Your goal: Needed from the data below: every line from the one with "set_input_delay 4.8800 -clock" up to and including the one with "Reasons for failing", repeated exactly and with nothing else.

----------

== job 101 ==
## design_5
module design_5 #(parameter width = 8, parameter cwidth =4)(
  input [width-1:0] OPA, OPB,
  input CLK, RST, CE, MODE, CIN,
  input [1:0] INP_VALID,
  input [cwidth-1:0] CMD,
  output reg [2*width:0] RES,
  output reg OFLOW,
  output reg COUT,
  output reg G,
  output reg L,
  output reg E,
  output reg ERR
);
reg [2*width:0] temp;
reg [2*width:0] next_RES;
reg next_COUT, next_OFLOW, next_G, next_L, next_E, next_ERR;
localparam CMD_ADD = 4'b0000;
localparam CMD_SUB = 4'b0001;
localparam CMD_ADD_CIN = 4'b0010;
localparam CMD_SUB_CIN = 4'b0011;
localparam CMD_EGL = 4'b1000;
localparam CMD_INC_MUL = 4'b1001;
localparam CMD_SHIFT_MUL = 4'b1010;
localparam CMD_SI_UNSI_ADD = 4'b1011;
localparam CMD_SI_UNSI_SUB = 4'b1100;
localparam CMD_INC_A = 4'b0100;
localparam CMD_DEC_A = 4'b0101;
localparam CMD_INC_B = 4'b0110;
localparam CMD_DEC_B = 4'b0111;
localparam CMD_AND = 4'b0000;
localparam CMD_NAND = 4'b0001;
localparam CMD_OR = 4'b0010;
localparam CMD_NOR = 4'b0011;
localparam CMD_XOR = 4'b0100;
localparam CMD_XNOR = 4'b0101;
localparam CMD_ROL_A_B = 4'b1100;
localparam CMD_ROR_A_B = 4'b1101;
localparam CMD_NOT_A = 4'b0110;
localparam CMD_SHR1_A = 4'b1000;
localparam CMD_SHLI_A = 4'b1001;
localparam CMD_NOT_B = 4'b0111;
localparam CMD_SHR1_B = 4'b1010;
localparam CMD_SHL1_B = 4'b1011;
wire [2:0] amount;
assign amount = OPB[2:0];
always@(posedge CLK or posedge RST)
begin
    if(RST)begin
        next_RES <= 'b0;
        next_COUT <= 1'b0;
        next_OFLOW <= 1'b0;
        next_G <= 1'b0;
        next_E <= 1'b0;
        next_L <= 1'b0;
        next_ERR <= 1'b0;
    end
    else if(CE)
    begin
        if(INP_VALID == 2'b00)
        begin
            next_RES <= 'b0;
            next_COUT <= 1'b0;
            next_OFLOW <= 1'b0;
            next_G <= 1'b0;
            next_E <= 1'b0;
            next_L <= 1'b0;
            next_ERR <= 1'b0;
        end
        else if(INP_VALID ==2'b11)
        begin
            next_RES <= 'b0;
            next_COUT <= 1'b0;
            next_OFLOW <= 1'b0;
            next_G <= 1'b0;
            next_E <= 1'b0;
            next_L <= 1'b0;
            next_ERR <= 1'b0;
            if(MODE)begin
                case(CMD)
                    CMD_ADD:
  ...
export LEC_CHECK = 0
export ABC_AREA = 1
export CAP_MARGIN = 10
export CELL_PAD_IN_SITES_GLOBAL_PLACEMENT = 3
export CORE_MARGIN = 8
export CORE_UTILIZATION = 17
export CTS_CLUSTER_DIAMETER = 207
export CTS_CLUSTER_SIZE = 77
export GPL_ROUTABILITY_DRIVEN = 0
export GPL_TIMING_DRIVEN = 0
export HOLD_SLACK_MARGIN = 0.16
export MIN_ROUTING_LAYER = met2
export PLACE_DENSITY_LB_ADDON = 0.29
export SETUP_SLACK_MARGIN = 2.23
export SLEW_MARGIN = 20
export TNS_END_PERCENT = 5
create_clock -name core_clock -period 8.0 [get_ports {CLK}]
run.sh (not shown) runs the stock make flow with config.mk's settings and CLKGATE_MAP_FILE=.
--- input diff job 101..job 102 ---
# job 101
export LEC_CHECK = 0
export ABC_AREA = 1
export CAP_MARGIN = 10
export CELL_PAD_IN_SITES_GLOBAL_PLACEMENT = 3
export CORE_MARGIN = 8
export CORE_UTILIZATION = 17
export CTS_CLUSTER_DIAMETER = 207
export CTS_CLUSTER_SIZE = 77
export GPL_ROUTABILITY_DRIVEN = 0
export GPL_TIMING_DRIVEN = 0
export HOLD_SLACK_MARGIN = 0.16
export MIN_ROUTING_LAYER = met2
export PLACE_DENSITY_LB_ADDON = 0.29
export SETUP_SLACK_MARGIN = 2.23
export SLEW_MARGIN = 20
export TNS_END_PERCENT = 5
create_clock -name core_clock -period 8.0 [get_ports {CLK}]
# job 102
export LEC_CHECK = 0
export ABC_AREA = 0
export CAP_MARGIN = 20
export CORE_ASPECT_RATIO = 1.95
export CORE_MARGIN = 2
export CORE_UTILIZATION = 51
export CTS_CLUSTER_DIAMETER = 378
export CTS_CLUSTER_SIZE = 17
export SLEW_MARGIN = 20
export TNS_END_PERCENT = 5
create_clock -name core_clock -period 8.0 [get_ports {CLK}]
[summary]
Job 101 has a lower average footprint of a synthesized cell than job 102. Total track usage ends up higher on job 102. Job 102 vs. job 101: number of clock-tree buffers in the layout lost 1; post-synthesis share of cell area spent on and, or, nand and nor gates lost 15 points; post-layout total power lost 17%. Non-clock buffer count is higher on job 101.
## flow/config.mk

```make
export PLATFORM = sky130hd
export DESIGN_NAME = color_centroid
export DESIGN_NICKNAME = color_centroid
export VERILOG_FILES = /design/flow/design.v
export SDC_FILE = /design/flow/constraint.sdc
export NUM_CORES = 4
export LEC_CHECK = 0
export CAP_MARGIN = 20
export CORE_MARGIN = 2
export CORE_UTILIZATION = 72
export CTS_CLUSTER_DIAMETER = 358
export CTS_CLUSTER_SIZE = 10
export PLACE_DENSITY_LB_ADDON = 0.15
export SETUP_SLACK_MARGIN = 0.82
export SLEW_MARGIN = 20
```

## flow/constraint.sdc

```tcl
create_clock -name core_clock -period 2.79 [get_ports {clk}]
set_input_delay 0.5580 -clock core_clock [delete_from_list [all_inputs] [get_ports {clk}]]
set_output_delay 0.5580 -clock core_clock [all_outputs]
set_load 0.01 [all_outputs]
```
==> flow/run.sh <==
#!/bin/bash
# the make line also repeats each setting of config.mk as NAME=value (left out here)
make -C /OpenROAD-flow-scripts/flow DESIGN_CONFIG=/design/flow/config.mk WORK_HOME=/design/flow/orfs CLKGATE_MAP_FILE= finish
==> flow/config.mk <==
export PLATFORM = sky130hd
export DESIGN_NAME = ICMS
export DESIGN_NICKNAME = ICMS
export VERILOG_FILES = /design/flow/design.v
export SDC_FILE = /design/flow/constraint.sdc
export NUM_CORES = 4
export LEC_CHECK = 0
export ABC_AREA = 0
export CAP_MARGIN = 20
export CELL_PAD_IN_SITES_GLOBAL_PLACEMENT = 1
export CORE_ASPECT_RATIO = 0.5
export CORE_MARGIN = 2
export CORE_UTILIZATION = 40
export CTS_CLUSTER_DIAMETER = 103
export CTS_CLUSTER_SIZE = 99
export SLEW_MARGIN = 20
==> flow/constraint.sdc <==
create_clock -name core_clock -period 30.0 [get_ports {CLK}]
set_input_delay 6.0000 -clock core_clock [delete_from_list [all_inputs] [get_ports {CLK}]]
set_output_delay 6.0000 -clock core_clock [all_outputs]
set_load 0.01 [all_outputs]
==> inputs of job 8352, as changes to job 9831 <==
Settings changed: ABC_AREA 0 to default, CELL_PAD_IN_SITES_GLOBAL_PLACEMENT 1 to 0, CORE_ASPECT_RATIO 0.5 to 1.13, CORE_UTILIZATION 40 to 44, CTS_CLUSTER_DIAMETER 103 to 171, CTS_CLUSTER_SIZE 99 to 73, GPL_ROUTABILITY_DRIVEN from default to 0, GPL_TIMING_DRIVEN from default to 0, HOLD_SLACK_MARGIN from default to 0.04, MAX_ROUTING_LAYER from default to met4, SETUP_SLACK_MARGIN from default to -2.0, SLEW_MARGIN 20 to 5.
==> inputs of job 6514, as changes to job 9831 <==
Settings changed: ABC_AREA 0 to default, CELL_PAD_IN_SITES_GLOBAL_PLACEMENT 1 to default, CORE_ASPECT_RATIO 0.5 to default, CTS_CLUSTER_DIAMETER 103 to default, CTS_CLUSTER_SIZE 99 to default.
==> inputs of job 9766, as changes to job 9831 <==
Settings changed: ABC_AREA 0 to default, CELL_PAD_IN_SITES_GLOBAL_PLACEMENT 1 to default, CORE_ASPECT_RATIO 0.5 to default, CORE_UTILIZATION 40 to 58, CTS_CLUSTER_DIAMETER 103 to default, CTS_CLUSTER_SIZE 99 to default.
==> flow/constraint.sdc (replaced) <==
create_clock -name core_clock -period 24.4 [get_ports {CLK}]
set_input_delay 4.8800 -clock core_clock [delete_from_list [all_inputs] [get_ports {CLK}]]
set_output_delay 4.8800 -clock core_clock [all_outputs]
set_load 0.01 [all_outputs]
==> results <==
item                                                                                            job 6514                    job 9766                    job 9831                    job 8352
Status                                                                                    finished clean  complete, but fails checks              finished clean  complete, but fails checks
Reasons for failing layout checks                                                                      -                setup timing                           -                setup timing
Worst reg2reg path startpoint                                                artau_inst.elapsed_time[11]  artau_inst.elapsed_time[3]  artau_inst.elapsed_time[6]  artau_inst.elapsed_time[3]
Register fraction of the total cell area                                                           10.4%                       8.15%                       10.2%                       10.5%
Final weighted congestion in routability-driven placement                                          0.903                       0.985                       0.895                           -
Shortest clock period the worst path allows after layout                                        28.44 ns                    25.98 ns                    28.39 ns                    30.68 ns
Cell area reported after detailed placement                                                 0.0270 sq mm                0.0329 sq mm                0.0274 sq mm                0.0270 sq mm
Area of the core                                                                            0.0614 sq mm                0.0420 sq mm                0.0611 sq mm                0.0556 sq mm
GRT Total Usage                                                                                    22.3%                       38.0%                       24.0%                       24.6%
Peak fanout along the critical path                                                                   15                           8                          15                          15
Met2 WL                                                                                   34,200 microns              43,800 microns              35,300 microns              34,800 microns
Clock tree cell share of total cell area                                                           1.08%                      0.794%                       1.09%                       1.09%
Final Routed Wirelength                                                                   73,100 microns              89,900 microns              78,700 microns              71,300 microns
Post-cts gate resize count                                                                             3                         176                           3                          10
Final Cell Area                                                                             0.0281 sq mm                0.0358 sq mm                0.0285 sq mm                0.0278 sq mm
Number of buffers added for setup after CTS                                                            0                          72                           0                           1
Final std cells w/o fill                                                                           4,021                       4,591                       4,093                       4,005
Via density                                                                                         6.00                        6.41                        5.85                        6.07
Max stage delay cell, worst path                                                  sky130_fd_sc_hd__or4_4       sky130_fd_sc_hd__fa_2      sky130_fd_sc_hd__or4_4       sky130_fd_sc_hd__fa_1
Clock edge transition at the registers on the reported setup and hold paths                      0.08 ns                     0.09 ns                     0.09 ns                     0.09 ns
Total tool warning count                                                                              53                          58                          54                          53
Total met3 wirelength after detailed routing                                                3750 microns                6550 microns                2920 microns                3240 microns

----------

Solution for this exercise:
set_input_delay 4.8800 -clock core_clock [delete_from_list [all_inputs] [get_ports {CLK}]]
set_output_delay 4.8800 -clock core_clock [all_outputs]
set_load 0.01 [all_outputs]
==> results <==
item                                                                                            job 6514                    job 9766                    job 9831                    job 8352
Status                                                                                    finished clean  complete, but fails checks              finished clean  complete, but fails checks
Reasons for failing layout checks                                                                      -                setup timing                           -                setup timing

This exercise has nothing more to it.